This kind of sales pitch isn't new. Athletes have been endorsing foods for years. When I was a kid, I truly believed that all my heroes began the day by munching Wheaties. Only later did I learn that many greeted the dawn by downing a beer to cure the shakes.

But in the magazine ad, the triathlon stars were pushing a food I have eaten since I was a child. I've probably eaten several tons of it. Not once had I thought it would improve my athletic performance.

Or that it was a Yuppie food. The ad showed a Yuppie female, smiling as she prepared to plunge a fork into her meal.

And what is it? This will probably come as a shock to hundreds of thousands of Chicagoans, but the energy-filled chow that these athletes regularly chomp is . . . If I gave you 10 guesses, you wouldn't get it.

It is the humble pierogi.

For the benefit of WASPs, Southerners, Presbyterians and others who are culinarily-deprived, I'll explain what a pierogi is.

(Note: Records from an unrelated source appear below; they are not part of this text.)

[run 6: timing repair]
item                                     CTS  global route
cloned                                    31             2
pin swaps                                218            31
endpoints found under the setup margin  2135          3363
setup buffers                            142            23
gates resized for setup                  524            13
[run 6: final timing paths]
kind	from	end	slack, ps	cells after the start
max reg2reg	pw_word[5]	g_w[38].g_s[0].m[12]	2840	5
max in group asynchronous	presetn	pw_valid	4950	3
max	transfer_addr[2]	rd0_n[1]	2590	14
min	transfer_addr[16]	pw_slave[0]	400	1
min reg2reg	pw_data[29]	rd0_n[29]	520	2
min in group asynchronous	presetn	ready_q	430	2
Background: an optimization exercise with open tools, aiming at small area. Do not read the settings as production practice. Only simulation tests tie the RTL to the original design; equivalence was not proved. The flow treats the clock pin as an ideal source, which a real chip does not have. Power and IR drop assume default switching activity.

==> flow/design.v (excerpt) <==
module xst(
	input		clk_i,
	input		reset_i,
	input		rxd_i,
	input	[63:0]	dat_i,
	input		txreg_we_i,
	input		txregr_we_i,
	input		txreg_oe_i,
	input		txregr_oe_i,
	input	[15:0]	txbaud_i,
	input	[5:0]	bits_i,
	output		txd_o,
	output reg	txc_o,
	output		idle_o,
	output reg [15:0] brg_o,
	output reg [5:0] bits_o,
	output	[63:0]	dat_o
);
Size in the first run: about 390 cells after synthesis, roughly 180 I/O pins, about 0.0040 mm^2 of cells after synthesis.
Settings: LEC_CHECK=0, ABC_AREA=1, CAP_MARGIN=20, CORE_MARGIN=2, CORE_UTILIZATION=65, PLACE_DENSITY=0.8, SLEW_MARGIN=20; clock period 5.0 ns.
standard.sh (not shown) runs the stock make flow with config.mk's settings and CLKGATE_MAP_FILE= SYNTH_SCRIPT=/design/flow/synth_recipe.tcl, a recipe that flattens the netlist after the stock synthesis.
==> flow/flow/run.sh <==
#!/bin/bash
# Own layout flow: the standard synthesis, then the logic replaced by a hand-mapped netlist
# that keeps the standard synthesis's flip-flops (same instance names and cell type), then the standard flow's
# standard layout with the smallest plain buffer on each port, a leaner clock tree, and clock
# buffers shrunk where the clock slew allows.
set -euo pipefail
W=$PWD
F=$W/flow
R=$W/orfs/results/$FLOW_PLATFORM/xst/base
# 1. standard synthesis, unchanged
bash standard.sh synth > synth.log 2>&1
cp $R/1_2_yosys.v $W/standard_synth.v
# 2. hand-mapped logic around the standard flip-flops
python3 $F/handmap.py $W/standard_synth.v $W/hand.v > handmap.log 2>&1
cp $W/hand.v $R/1_2_yosys.v
rm -f $R/1_synth.odb $R/1_synth.sdc
# 3. the standard layout up to clock tree synthesis
export BUFFER_PORTS_ARGS="-buffer_cell sky130_fd_sc_hd__buf_1"
if [[ -f $F/cts_args ]]; then export CTS_ARGS="$(cat $F/cts_args)"; fi
bash standard.sh cts > layout_cts.log 2>&1
# 4. shrink clock buffers where the slew allows
CLKDOWN_RESULTS=$R CLKDOWN_LIMIT=0.110 openroad -no_init -exit $F/clkdown.tcl > clkdown.log 2>&1
cp $R/4_1_cts.odb $R/4_cts.odb
# 5. the rest of the standard layout
bash standard.sh > layout.log 2>&1
==> flow/flow/clkdown.tcl <==
set P $::env(FLOW_HOME)/platforms/$::env(FLOW_PLATFORM)
set R $::env(CLKDOWN_RESULTS)
read_liberty $P/lib/sky130_fd_sc_hd__tt_025C_1v80.lib
read_db $R/4_1_cts.odb
read_sdc $R/4_cts.sdc
source $P/setRC.tcl
set_propagated_clock [all_clocks]
proc worst_clk_slew {} {
  estimate_parasitics -placement
  set worst 0
  foreach pin [get_pins -hierarchical */CLK] {
    set s [get_property $pin slew_max]
    if {$s > $worst} { set worst $s }
  }
  return $worst
}
puts "clock slew before: [worst_clk_slew]"
set limit $::env(CLKDOWN_LIMIT)
foreach inst [get_cells clkbuf_*] {
  set old [get_property [get_property $inst liberty_cell] name]
  if {$old eq "sky130_fd_sc_hd__clkbuf_4"} continue
  replace_cell $inst sky130_fd_sc_hd__clkbuf_4
  set w [worst_clk_slew]
  if {$w > $limit} {
    replace_cell $inst $old
    puts "[get_full_name $inst]: keep $old ($w)"
  } else {
    puts "[get_full_name $inst]: clkbuf_4 ($w)"
  }
}
puts "clock slew after: [worst_clk_slew]"
check_placement -verbose
report_clock_skew
report_checks -path_delay min_max -format end -group_path_count 3
write_db $R/4_1_cts.odb
==> flow/flow/handmap.py <==
#!/usr/bin/env python3
"""Write a hand-mapped sky130hd netlist of xst (the logic of rtl/xst.v, gate by gate).

usage: handmap.py STANDARD_NETLIST OUT
The flip-flops keep the instance names the standard synthesis gave them (found by the net on
their Q pin); the script fails if any expected flip-flop is missing there."""
import re
import sys

std = open(sys.argv[1]).read()
flops = {}
for name, body in re.findall(r'sky130_fd_sc_hd__dfxtp_1\s+(\S+)\s*\((.*?)\);', std, re.S):
    pins = {p: v.strip() for p, v in re.findall(r'\.(\w+)\(([^)]*)\)', body)}
    flops[pins['Q'].lstrip('\\').strip()] = name

cells = []
wires = set()
n = [0]


def w(name):
    wires.add(name)
    return name


def cell(typ, out, **pins):
    n[0] += 1
    conns = ', '.join(f'.{p}({v})' for p, v in pins.items())
    cells.append(f'  sky130_fd_sc_hd__{typ} h{n[0]} ({conns}, {out});')


def g(typ, y, **pins):
    cell(typ, f'.Y({y})', **pins)


def gx(typ, x, **pins):
    cell(typ, f'.X({x})', **pins)


used = set()


def ff(q, qnet, d):
    inst = flops[q]
    used.add(q)
    cells.append(f'  sky130_fd_sc_hd__dfxtp_1 {inst} (.CLK(clk_i), .D({d}), .Q({qnet}));')


def srn(i):
    return f'srn_{i}'


g('inv_2', w('rstn'), A='reset_i')
g('nor2_1', w('ld_n'), A='txreg_we_i', B='txregr_we_i')
g('nand2b_1', w('sel_dn'), A_N='reset_i', B='txreg_we_i')
g('inv_2', w('sel_d'), A='sel_dn')
g('nor2_1', w('rw_n'), A='reset_i', B='txreg_we_i')
g('nand2_1', w('sel_rn'), A='rw_n', B='txregr_we_i')
g('inv_2', w('sel_r'), A='sel_rn')
g('inv_2', w('oen'), A='txreg_oe_i')
g('inv_2', w('roen'), A='txregr_oe_i')
g('inv_1', w('srn_64'), A='rxd_i')
g('inv_1', 'txd_o', A=srn(0))

# bit counter: idle
g('nor3_1', w('bz_lo'), A='bits_o[0]', B='bits_o[1]', C='bits_o[2]')
g('nor3_1', w('bz_hi'), A='bits_o[3]', B='bits_o[4]', C='bits_o[5]')
gx('and2_0', 'idle_o', A='bz_lo', B='bz_hi')

# bit-rate counter borrow chain: t[k] = active & brg[k-1:0] == 0, kept as t or ~t by parity
# even k: tn_k = ~t[k]; odd k: t_k = t[k]
prev = 'idle_o'
for k in range(16):
    b = f'brg_o[{k}]'
    if k % 2 == 0:
        g('xnor2_1', w(f'by_{k}'), A=b, B=prev)
        g('nor2_1', w(f't_{k+1}'), A=prev, B=b)
        prev = f't_{k+1}'
    else:
        gx('xor2_1', w(f'by_{k}'), A=b, B=prev)
        g('nand2b_1', w(f'tn_{k+1}'), A_N=b, B=prev)
        prev = f'tn_{k+1}'
# prev = tn_16 = ~sh
g('nor2b_1', w('sh_only'), A='tn_16', B_N='ld_n')    # shift, no load
g('inv_2', w('shn'), A='sh_only')                     # 0: shift
gx('and2_0', w('hold'), A='ld_n', B='tn_16')          # hold (no load, no shift)
g('inv_4', w('hldn'), A='hold')                       # 0: hold
g('nor2_2', w('brg_ld'), A='reset_i', B='hold')
g('nor2_2', w('brg_kp'), A='reset_i', B='hldn')
for k in range(16):
    gx('a22o_1', w(f'brg_d_{k}'), A1='brg_ld', A2=f'txbaud_i[{k}]', B1='brg_kp', B2=f'by_{k}')
    ff(f'brg_o[{k}]', f'brg_o[{k}]', f'brg_d_{k}')

# bit counter: borrow chain started by sh
prev = 'tn_16'
for k in range(6):
    b = f'bits_o[{k}]'
    if k % 2 == 0:
        g('xnor2_1', w(f'uy_{k}'), A=b, B=prev)
        if k < 5:
            g('nor2_1', w(f'u_{k+1}'), A=prev, B=b)
            prev = f'u_{k+1}'
    else:
        gx('xor2_1', w(f'uy_{k}'), A=b, B=prev)
        if k < 5:
            g('nand2b_1', w(f'un_{k+1}'), A_N=b, B=prev)
            prev = f'un_{k+1}'
g('nor2_1', w('bits_ld'), A='reset_i', B='ld_n')
g('nor2b_1', w('bits_kp'), A='reset_i', B_N='ld_n')
for k in range(6):
    gx('a22o_1', w(f'bits_d_{k}'), A1='bits_ld', A2=f'bits_i[{k}]', B1='bits_kp', B2=f'uy_{k}')
    ff(f'bits_o[{k}]', f'bits_o[{k}]', f'bits_d_{k}')

# half-bit compare: brg_o == {1'b0, txbaud_i[15:1]}
for k in range(15):
    gx('xor2_1', w(f'ne_{k}'), A=f'brg_o[{k}]', B=f'txbaud_i[{k+1}]')
g('nor4_1', w('eq_0'), A='ne_0', B='ne_1', C='ne_2', D='ne_3')
g('nor4_1', w('eq_1'), A='ne_4', B='ne_5', C='ne_6', D='ne_7')
g('nor4_1', w('eq_2'), A='ne_8', B='ne_9', C='ne_10', D='ne_11')
g('nor4_1', w('eq_3'), A='ne_12', B='ne_13', C='ne_14', D='brg_o[15]')
gx('and4_1', w('half'), A='eq_0', B='eq_1', C='eq_2', D='eq_3')

# txc
g('nor2_1', w('b12z'), A='bits_o[1]', B='bits_o[2]')
g('nand3_1', w('onen'), A='bits_o[0]', B='b12z', C='bz_hi')   # bits_o != 1
g('mux2i_1', w('txc_mn'), A0='onen', A1='txc_o', S='tn_16')    # ~(sh ? bits_o != 1 : txc_o)
g('a211oi_1', w('txc_d'), A1='ld_n', A2='txc_mn', B1='half', C1='reset_i')
ff('txc_o', 'txc_o', 'txc_d')

# shift register, kept inverted
for i in range(64):
    w(srn(i))
    g('o221ai_1', w(f'x_{i}'), A1='shn', A2=srn(i + 1), B1='hldn', B2=srn(i), C1='rstn')
    g('a221oi_1', w(f'sr_d_{i}'), A1='sel_d', A2=f'dat_i[{i}]', B1='sel_r', B2=f'dat_i[{63 - i}]', C1=f'x_{i}')
    ff(f'srn[{i}]', srn(i), f'sr_d_{i}')
    g('o22ai_1', f'dat_o[{i}]', A1='oen', A2=srn(i), B1='roen', B2=srn(63 - i))

missing = set(flops) - used
if missing or len(used) != 87:
    sys.exit(f'flip-flops not matched: {sorted(missing)} / used {len(used)}')

out = ['module xst(clk_i, reset_i, rxd_i, dat_i, txreg_we_i, txregr_we_i, txreg_oe_i, txregr_oe_i,'
       ' txbaud_i, bits_i, txd_o, txc_o, idle_o, brg_o, bits_o, dat_o);',
       '  input clk_i; input reset_i; input rxd_i; input [63:0] dat_i;',
       '  input txreg_we_i; input txregr_we_i; input txreg_oe_i; input txregr_oe_i;',
       '  input [15:0] txbaud_i; input [5:0] bits_i;',
       '  output txd_o; output txc_o; output idle_o; output [15:0] brg_o; output [5:0] bits_o;',
       '  output [63:0] dat_o;']
out += [f'  wire {x};' for x in sorted(wires)]
out += cells
out.append('endmodule')
open(sys.argv[2], 'w').write('\n'.join(out) + '\n')
Other scripts of this flow, unchanged in this note and not shown: flow/flow/cts_args
The first run passed the timing, DRC and antenna checks.
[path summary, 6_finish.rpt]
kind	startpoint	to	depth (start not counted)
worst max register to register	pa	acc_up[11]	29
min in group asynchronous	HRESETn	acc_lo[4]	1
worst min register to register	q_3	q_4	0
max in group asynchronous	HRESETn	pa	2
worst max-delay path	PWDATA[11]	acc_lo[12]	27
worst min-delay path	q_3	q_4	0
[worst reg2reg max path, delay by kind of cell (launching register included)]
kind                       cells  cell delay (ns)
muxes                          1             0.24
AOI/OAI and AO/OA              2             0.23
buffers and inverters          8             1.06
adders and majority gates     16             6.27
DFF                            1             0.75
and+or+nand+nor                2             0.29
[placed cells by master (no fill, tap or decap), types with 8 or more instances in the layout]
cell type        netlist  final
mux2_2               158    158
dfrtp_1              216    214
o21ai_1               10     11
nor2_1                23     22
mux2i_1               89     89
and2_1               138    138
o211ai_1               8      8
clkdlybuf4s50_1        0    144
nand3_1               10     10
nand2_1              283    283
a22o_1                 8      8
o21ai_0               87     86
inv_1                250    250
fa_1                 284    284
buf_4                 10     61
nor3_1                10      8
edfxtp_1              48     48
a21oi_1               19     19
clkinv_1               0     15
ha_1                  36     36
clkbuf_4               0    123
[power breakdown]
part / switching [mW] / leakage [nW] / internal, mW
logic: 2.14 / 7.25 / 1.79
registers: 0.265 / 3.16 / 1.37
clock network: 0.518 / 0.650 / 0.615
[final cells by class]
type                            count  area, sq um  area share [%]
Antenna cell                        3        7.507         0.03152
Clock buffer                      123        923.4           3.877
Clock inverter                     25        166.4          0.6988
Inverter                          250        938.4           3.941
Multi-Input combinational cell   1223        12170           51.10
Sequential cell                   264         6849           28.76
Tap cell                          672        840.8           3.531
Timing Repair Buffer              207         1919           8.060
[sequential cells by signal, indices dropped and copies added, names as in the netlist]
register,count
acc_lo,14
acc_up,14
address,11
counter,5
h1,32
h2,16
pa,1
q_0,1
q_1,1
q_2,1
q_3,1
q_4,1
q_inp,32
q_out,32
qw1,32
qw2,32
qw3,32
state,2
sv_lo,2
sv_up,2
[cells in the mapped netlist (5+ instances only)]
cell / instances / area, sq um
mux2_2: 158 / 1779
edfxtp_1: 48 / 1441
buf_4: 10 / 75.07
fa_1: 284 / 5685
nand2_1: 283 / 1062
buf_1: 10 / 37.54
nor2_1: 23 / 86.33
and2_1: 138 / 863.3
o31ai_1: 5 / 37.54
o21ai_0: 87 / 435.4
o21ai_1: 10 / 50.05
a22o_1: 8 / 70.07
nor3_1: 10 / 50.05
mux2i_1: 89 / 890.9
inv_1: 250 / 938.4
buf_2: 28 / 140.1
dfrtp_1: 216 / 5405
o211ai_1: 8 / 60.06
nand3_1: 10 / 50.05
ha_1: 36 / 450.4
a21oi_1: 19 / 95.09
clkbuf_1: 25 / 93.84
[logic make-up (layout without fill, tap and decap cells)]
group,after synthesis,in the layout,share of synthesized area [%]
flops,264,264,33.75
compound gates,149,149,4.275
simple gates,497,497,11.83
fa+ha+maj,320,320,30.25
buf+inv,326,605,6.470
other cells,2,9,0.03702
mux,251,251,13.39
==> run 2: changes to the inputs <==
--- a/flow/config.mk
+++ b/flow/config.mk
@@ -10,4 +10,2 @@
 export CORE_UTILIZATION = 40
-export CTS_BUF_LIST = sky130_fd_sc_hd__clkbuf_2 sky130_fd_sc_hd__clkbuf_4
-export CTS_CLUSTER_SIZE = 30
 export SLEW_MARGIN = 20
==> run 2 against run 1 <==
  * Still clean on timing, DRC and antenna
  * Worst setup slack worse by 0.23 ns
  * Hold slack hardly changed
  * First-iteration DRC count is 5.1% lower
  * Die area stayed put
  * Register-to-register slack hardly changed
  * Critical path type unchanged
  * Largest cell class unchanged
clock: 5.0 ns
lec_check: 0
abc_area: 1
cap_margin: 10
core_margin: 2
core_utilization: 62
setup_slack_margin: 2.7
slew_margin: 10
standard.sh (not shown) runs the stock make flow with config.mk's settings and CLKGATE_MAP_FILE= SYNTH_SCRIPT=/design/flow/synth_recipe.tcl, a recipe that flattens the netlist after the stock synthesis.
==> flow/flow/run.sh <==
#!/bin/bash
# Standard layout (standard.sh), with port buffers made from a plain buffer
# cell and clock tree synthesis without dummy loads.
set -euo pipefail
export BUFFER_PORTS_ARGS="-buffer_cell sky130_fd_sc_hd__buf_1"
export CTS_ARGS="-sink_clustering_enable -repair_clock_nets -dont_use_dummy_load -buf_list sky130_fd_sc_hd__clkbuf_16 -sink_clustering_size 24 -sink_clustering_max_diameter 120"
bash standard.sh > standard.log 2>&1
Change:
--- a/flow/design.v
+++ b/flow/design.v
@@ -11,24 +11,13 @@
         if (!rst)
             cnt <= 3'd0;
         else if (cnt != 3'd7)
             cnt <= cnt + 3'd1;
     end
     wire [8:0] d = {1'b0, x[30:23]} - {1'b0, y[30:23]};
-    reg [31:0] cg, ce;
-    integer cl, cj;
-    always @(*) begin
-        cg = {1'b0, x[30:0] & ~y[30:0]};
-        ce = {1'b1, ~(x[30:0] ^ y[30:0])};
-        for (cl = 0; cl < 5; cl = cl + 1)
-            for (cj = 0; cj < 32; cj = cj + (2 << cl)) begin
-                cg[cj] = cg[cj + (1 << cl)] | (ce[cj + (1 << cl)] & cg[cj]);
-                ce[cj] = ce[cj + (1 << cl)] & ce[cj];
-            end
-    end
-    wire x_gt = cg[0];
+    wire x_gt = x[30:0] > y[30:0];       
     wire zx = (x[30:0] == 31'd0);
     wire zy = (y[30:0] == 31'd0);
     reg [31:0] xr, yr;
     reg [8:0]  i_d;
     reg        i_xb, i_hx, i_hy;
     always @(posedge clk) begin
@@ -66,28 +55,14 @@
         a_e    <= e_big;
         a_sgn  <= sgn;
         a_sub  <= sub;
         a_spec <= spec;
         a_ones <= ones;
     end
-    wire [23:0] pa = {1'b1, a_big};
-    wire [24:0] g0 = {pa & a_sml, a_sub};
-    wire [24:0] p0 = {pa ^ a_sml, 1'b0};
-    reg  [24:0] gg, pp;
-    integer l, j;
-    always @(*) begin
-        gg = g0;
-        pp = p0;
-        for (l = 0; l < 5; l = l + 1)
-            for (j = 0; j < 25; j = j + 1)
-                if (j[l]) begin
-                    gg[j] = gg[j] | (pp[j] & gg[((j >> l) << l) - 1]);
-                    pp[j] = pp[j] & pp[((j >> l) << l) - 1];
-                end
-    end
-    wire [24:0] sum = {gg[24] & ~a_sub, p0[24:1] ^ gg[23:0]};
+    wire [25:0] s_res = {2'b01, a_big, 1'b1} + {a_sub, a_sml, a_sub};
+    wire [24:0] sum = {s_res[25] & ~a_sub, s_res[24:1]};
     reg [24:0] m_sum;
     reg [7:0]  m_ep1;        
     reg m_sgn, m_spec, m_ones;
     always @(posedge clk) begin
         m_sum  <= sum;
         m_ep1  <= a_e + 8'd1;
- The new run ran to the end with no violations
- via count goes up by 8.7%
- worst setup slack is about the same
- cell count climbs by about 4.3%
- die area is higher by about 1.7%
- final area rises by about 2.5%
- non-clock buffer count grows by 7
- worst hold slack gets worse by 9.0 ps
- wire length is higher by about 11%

It's an Eastern European food, found mostly in Poland, Russia, Ukraine. And those American cities -- Chicago, Cleveland, Pittsburgh -- where men drink boilermakers, cannot spell cholesterol, and proudly thump their prominent bellies.

Many countries have something like it because Marco Polo, whose real name was Marco "Stash" Polowski, brought the Polish delicacy to lesser cultures. This led to the Italian ravioli, Chinese pot stickers, Jewish kreplach, Cornish pasties. A pocket of dough with one kind of filling or another.

But that description doesn't do justice to the saliva-provoking glory of the pierogi. To do so, I'd have to get into the various fillings: cheese, potato, sauerkraut, meat or fruit. And the traditional way to prepare them: simmered in butter that is flecked with salt pork or bacon, then dipped in chilled sour cream.

To use a haute cuisine phrase, it is pig-out chow. I don't know the world team record for pierogi eating, but my family record was set by me and my kid brother when we combined to eat 57 of them. That incredible feat left us so drowsy that it was 15 minutes before we could move on to several links of kielbasa. (That, for the benefit of foreigners, is smoked sausage.)